Saved data entries:
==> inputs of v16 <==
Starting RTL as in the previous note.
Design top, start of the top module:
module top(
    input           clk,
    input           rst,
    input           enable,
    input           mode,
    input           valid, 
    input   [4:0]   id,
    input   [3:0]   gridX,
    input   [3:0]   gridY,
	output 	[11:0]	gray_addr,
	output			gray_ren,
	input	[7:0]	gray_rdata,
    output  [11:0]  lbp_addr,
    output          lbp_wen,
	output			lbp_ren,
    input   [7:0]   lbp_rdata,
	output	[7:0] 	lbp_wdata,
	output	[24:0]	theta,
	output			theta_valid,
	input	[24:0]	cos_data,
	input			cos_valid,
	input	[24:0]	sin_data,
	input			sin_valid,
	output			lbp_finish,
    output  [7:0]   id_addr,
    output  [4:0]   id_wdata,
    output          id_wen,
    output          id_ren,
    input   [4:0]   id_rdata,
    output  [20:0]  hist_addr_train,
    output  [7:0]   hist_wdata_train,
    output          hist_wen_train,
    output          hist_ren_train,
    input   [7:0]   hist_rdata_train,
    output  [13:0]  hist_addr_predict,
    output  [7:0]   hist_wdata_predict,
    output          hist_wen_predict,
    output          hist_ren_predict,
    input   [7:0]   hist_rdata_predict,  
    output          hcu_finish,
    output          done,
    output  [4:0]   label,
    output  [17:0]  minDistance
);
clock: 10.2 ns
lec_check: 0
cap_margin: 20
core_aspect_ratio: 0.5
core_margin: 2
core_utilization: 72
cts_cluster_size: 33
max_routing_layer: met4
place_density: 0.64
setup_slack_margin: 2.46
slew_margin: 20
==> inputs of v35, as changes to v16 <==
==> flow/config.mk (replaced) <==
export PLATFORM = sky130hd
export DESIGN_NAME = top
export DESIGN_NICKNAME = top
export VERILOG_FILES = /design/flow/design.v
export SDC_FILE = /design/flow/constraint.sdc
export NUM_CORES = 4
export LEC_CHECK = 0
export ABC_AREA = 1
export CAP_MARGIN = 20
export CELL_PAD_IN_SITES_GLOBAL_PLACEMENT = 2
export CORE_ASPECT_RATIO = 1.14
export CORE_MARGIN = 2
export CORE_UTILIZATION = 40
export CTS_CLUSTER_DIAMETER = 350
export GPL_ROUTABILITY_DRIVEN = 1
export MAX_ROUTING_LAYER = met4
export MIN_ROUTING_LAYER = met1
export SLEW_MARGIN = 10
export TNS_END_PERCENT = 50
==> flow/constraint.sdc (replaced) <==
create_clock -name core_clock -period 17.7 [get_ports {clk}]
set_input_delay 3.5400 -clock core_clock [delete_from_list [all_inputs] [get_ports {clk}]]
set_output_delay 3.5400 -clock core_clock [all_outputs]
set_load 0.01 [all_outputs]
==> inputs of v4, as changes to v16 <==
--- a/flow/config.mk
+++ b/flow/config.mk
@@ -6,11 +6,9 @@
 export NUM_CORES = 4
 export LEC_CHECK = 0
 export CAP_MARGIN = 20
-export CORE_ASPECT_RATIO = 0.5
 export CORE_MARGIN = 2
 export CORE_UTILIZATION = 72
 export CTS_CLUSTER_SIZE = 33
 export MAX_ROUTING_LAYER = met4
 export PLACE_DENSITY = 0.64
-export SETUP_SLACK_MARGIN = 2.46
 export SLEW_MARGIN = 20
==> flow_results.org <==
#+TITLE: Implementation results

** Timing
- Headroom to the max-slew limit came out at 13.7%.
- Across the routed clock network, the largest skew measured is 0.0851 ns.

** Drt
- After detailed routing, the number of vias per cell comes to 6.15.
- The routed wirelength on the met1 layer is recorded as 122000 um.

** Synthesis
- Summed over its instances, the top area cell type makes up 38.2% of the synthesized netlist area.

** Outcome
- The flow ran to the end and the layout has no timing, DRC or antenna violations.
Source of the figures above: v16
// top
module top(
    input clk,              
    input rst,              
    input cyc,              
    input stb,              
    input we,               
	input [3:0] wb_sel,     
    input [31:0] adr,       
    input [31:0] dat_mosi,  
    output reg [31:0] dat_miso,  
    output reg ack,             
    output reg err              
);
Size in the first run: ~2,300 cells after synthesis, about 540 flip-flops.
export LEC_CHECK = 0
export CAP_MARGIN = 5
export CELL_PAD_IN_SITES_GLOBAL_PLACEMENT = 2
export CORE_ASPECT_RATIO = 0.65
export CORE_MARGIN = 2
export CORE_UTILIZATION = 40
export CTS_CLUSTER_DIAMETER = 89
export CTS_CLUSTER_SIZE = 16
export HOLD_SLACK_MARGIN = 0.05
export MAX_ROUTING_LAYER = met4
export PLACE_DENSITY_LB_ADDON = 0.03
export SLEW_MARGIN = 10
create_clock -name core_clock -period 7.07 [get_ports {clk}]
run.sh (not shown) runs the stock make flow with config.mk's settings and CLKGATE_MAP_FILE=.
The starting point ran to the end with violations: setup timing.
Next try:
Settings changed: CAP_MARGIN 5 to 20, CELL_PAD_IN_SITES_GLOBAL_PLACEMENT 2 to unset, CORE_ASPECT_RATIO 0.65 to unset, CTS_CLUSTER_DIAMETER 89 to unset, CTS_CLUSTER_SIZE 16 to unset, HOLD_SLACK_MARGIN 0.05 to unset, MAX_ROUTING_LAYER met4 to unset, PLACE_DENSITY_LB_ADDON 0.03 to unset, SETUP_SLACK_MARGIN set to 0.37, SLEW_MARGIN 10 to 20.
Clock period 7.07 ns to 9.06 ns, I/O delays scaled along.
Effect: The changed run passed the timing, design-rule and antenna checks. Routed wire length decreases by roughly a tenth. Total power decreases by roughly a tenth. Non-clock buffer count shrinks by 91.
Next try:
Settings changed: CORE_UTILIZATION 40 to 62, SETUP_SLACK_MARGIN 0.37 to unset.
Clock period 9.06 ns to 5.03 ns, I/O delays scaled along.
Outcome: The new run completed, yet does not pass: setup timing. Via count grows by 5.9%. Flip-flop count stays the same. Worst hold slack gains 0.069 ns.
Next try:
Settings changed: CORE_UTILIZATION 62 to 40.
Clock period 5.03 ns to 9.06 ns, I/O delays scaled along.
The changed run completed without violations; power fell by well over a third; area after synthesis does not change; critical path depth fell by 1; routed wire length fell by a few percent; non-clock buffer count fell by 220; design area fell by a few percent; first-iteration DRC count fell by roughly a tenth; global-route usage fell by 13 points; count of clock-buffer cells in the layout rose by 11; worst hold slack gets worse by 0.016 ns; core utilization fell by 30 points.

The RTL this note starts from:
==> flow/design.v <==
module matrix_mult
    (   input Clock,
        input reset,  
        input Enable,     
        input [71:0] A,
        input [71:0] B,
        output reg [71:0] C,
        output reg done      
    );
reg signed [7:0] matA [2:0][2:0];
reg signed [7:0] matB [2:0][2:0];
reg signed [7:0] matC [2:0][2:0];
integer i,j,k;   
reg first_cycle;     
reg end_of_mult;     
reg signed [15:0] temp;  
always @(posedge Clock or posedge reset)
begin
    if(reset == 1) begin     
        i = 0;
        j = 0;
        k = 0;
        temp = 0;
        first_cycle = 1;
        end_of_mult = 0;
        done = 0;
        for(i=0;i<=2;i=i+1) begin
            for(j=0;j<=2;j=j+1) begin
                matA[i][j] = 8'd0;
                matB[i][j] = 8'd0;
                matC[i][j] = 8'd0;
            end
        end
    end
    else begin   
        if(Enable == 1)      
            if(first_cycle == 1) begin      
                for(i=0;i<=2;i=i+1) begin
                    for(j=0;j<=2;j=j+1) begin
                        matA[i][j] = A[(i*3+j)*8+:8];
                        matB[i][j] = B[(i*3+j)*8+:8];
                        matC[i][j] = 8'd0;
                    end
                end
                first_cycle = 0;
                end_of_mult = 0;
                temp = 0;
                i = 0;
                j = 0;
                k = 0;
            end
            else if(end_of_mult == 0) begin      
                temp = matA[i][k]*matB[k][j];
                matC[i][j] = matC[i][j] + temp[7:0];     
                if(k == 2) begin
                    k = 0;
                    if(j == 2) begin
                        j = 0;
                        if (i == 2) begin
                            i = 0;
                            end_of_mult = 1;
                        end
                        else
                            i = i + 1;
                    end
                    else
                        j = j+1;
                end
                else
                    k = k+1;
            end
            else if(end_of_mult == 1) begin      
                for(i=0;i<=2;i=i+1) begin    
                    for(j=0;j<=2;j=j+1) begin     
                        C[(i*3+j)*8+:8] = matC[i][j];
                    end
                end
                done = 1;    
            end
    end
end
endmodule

# [REQUIREMENT]
Please restate the records word for word. Go from the first line to the line with "export DESIGN_NAME = top" and include both.

# [RESULT OF THIS EXERCISE]
==> inputs of v16 <==
Starting RTL as in the previous note.
Design top, start of the top module:
module top(
    input           clk,
    input           rst,
    input           enable,
    input           mode,
    input           valid, 
    input   [4:0]   id,
    input   [3:0]   gridX,
    input   [3:0]   gridY,
	output 	[11:0]	gray_addr,
	output			gray_ren,
	input	[7:0]	gray_rdata,
    output  [11:0]  lbp_addr,
    output          lbp_wen,
	output			lbp_ren,
    input   [7:0]   lbp_rdata,
	output	[7:0] 	lbp_wdata,
	output	[24:0]	theta,
	output			theta_valid,
	input	[24:0]	cos_data,
	input			cos_valid,
	input	[24:0]	sin_data,
	input			sin_valid,
	output			lbp_finish,
    output  [7:0]   id_addr,
    output  [4:0]   id_wdata,
    output          id_wen,
    output          id_ren,
    input   [4:0]   id_rdata,
    output  [20:0]  hist_addr_train,
    output  [7:0]   hist_wdata_train,
    output          hist_wen_train,
    output          hist_ren_train,
    input   [7:0]   hist_rdata_train,
    output  [13:0]  hist_addr_predict,
    output  [7:0]   hist_wdata_predict,
    output          hist_wen_predict,
    output          hist_ren_predict,
    input   [7:0]   hist_rdata_predict,  
    output          hcu_finish,
    output          done,
    output  [4:0]   label,
    output  [17:0]  minDistance
);
clock: 10.2 ns
lec_check: 0
cap_margin: 20
core_aspect_ratio: 0.5
core_margin: 2
core_utilization: 72
cts_cluster_size: 33
max_routing_layer: met4
place_density: 0.64
setup_slack_margin: 2.46
slew_margin: 20
==> inputs of v35, as changes to v16 <==
==> flow/config.mk (replaced) <==
export PLATFORM = sky130hd
export DESIGN_NAME = top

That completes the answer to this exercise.